São Paulo anuncia vacina dia 25/1 e pressiona Bolsonaro

É claro que falta o mais importante: verificar a capacidade da Coronavac e obter a aprovação da Anvisa.

Mas o anúncio da vacinação em São Paulo a partir de 25 de janeiro e o cronograma que prevê que todos os grupos considerados prioritários recebam a primeira dose da vacina até o dia 1° de março é o exemplo do que deveria estar sendo feito pelo Governo Federal.

E que não está sendo feito, porque não se montou, porque está claro que vacinar não é uma prioridade para o governo Bolsonaro e que tudo está retido em nome do “pensamento oficial” de que a “gripezinha” não é uma tragédia.

É completamente equivocada – a não dizer suspeita – a teimosia do governo central de investir em uma única vacina e. assim mesmo, sem ter a garantia de ampla liberdade de absorção da tecnologia e de produção local de toda a cadeia de insumos necessários a ela.

A dimensão populacional do país, suas diversidade e o fato de termos altos índices de contaminação – sem eles, fica-se sem condições de fazer rapidamente estudos de eficácia: a China, por exemplo, tem dificuldades de fazê-los internamente porque a contaminação lá, atualmente, é muito baixa.

O sanitarista Eduardo Costa, ex-diretor do Instituto de Tecnologia em Fármacos da Fiocruz, em artigo que disponibilizo aqui, afirma que “a melhor estratégia para um país como o Brasil que tem ainda uma incidência alta da doença teria sido organizar estudos comparativos entre as vacinas disponíveis concomitantes. A comparabilidade seria melhor e o grupo placebo seria menor”. Ou seja, um mesmo grupo-controle – o que toma placebo em lugar da vacina ativa – serviria a comparação de eficácia de vários tipos de vacina, reduzindo tempo e custo dos experimentos em curso e dando ao país a possibilidade de comparar e eficácia de cada fórmula.

E certamente a Coronavac seria uma delas, dando total confiabilidade aos resultados dos testes.

Repetimos, porém, o erro do início da pandemia, adotando uma estratégia desastrosa em momento de grande demanda, fazendo com que gastássemos muito para obter poucos e demorados respiradores e equipamentos de proteção. algo tecnologicamente muitíssimo mais simples e disponível em toda a parte.

Mesmo esquecendo disso, deixamos de aproveitar a escala de produção que o tamanho de nosso país permite , sua possibilidade de ser um centro continental de produção de imunizantes e a abundância de pessoal técnico científico para negociar a posição de parceiro estratégico que poderíamos ter e preferimos apenas “sair às compras”, para ver o que conseguiríamos no “supermercado das vacinas” que, como era fácil de adivinhar, está com as prateleiras vazias pela demanda e dominado pelos países que podem pagar quanto se queira cobrar para ter doses em abundância garantidas, esperando apenas os ensaios clínicos.
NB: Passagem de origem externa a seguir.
--- src/rtl/iecdrv_pkg.sv ---
// rtl/iecdrv_pkg.sv - shared types and constants for the IEC drive SD path
package iecdrv_pkg;

   localparam int IECDRV_MAX_DRV = 4;

   typedef enum logic [1:0] {
      IDLE  = 2'd0,
      REQ   = 2'd1,
      XFER  = 2'd2,
      DRAIN = 2'd3
   } sdarb_state_t;

   function automatic int sel_width(input int n);
      return (n > 1) ? $clog2(n) : 1;
   endfunction

endpackage

--- src/rtl/iecdrv_rr_pick.sv ---
// rtl/iecdrv_rr_pick.sv - round-robin picker: first pending index at or after ptr
module iecdrv_rr_pick import iecdrv_pkg::*; #(
   parameter int  N = 2,
   localparam int W = sel_width(N)
) (
   input  logic [N-1:0] pending,
   input  logic [W-1:0] ptr,
   output logic         valid,
   output logic [W-1:0] idx
);

   logic [N-1:0] rot;
   logic [W-1:0] enc;
   int           sum;

   always_comb begin
      rot   = N'({pending, pending} >> ptr);
      valid = |rot;
      enc   = '0;
      for (int k = N - 1; k >= 0; k--) begin
         if (rot[k]) enc = W'(k);
      end
      // Undo the rotation; ptr and enc are both below N so one wrap suffices.
      sum = int'(ptr) + int'(enc);
      if (sum >= N) sum = sum - N;
      idx = W'(sum);
   end

endmodule

--- src/rtl/iecdrv_sd_arbiter.sv ---
// rtl/iecdrv_sd_arbiter.sv - round-robin sharing of the host SD block port between drive track loaders
module iecdrv_sd_arbiter import iecdrv_pkg::*; #(
   parameter int  NDRV  = 2,
   parameter int  TMO_W = 26,
   localparam int SEL_W = sel_width(NDRV)
) (
   input  logic               clk,
   input  logic               reset_n,
   input  logic [NDRV*32-1:0] req_lba,
   input  logic [NDRV*6-1:0]  req_blk_cnt,
   input  logic [NDRV-1:0]    req_rd,
   input  logic [NDRV-1:0]    req_wr,
   output logic [NDRV-1:0]    req_ack,
   output logic [31:0]        sd_lba,
   output logic [5:0]         sd_blk_cnt,
   output logic               sd_rd,
   output logic               sd_wr,
   input  logic               sd_ack,
   output logic [SEL_W-1:0]   sd_sel,
   output logic               sd_busy,
   output logic               sd_tmo
);

   // Fires on the REQ edge where the counter would reach all-ones: 2^TMO_W-1 cycles in REQ.
   localparam logic [TMO_W-1:0] WDOG_FIRE = ~TMO_W'(1);

   sdarb_state_t     state_q, state_d;
   logic [SEL_W-1:0] ptr_q, ptr_d;
   logic [SEL_W-1:0] sel_q, sel_d;
   logic [31:0]      lba_q, lba_d;
   logic [5:0]       cnt_q, cnt_d;
   logic             rd_q, rd_d;
   logic             wr_q, wr_d;
   logic             busy_q, busy_d;
   logic             tmo_q, tmo_d;
   logic [TMO_W-1:0] wdog_q, wdog_d;

   logic             pick_valid;
   logic [SEL_W-1:0] pick_idx;
   logic [SEL_W-1:0] next_ptr;

   iecdrv_rr_pick #(.N(NDRV)) u_pick (
      .pending (req_rd | req_wr),
      .ptr     (ptr_q),
      .valid   (pick_valid),
      .idx     (pick_idx)
   );

   assign next_ptr = (int'(sel_q) == NDRV - 1) ? '0 : sel_q + 1'b1;

   always_ff @(posedge clk) begin
      if (!reset_n) begin
         state_q <= DRAIN;
         ptr_q   <= '0;
         sel_q   <= '0;
         lba_q   <= '0;
         cnt_q   <= '0;
         rd_q    <= 1'b0;
         wr_q    <= 1'b0;
         busy_q  <= 1'b0;
         tmo_q   <= 1'b0;
         wdog_q  <= '0;
      end else begin
         state_q <= state_d;
         ptr_q   <= ptr_d;
         sel_q   <= sel_d;
         lba_q   <= lba_d;
         cnt_q   <= cnt_d;
         rd_q    <= rd_d;
         wr_q    <= wr_d;
         busy_q  <= busy_d;
         tmo_q   <= tmo_d;
         wdog_q  <= wdog_d;
      end
   end

   always_comb begin
      state_d = state_q;
      ptr_d   = ptr_q;
      sel_d   = sel_q;
      lba_d   = lba_q;
      cnt_d   = cnt_q;
      rd_d    = rd_q;
      wr_d    = wr_q;
      busy_d  = busy_q;
      tmo_d   = 1'b0;
      wdog_d  = wdog_q;
      case (state_q)
         IDLE: begin
            // A host ack still high from an aborted transfer must not be taken for ours.
            if (pick_valid && !sd_ack) begin
               state_d = REQ;
               sel_d   = pick_idx;
               lba_d   = req_lba[int'(pick_idx)*32 +: 32];
               cnt_d   = req_blk_cnt[int'(pick_idx)*6 +: 6];
               wr_d    = req_wr[pick_idx];
               rd_d    = !req_wr[pick_idx];
               busy_d  = 1'b1;
               wdog_d  = '0;
            end
         end
         REQ: begin
            if (sd_ack) begin
               state_d = XFER;
               rd_d    = 1'b0;
               wr_d    = 1'b0;
            end else if (wdog_q == WDOG_FIRE) begin
               state_d = DRAIN;
               rd_d    = 1'b0;
               wr_d    = 1'b0;
               busy_d  = 1'b0;
               tmo_d   = 1'b1;
               ptr_d   = next_ptr;
            end else begin
               wdog_d  = wdog_q + 1'b1;
            end
         end
         XFER: begin
            if (!sd_ack) begin
               state_d = IDLE;
               busy_d  = 1'b0;
               ptr_d   = next_ptr;
            end
         end
         DRAIN: begin
            if (!sd_ack) state_d = IDLE;
         end
         default: state_d = DRAIN;
      endcase
   end

   always_comb begin
      req_ack = '0;
      for (int i = 0; i < NDRV; i++) begin
         req_ack[i] = sd_ack && (state_q == REQ || state_q == XFER) && (sel_q == SEL_W'(i));
      end
   end

   assign sd_lba     = lba_q;
   assign sd_blk_cnt = cnt_q;
   assign sd_rd      = rd_q;
   assign sd_wr      = wr_q;
   assign sd_sel     = sel_q;
   assign sd_busy    = busy_q;
   assign sd_tmo     = tmo_q;

endmodule
## config.mk

```make
export PLATFORM = sky130hd
export DESIGN_NAME = accel_mem_arb
export DESIGN_NICKNAME = d
export VERILOG_FILES = /design/src/rtl/accel_arb_pkg.sv /design/src/rtl/rr_arbiter.sv /design/src/rtl/accel_mem_arb.sv
export SDC_FILE = /design/constraint.sdc
export NUM_CORES = 1
export LEC_CHECK = 0
export ABC_AREA = 0
export CORE_AREA = 5 5 497 499
export CTS_CLUSTER_SIZE = 25
export DETAILED_ROUTE_END_ITERATION = 10
export DIE_AREA = 0 0 502 504
export PLACE_DENSITY = 0.38
export RECOVER_POWER = 100
export SETUP_SLACK_MARGIN = 0.2
export SYNTH_ARGS = -nofsm -noshare
export SYNTH_HDL_FRONTEND = slang
export SYNTH_SLANG_ARGS = --single-unit
```

## constraint.sdc

```tcl
create_clock -name clk -period 1.9 [get_ports clk]
set_clock_uncertainty 0.15 [all_clocks]
set_input_delay 0.57 -clock clk [delete_from_list [all_inputs] [get_ports clk]]
set_output_delay 0.57 -clock clk [all_outputs]
set_load 0.01 [all_outputs]
```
Esse é o preço de termos um governo de homúnculos, não apenas sem visão de Estado, sem noção da grandeza do Brasil que não sejam seus gritos religiosos-militares e desprovidos de visão de nossas possibilidades como um dos maiores países do mundo em conhecimentos de saúde pública.

Foram assim e são assim: afinal, quem de nós não está imaginando agora o inimaginável, que a Anvisa trabalhe politicamente para barrar “a vacina da China e do Doria”.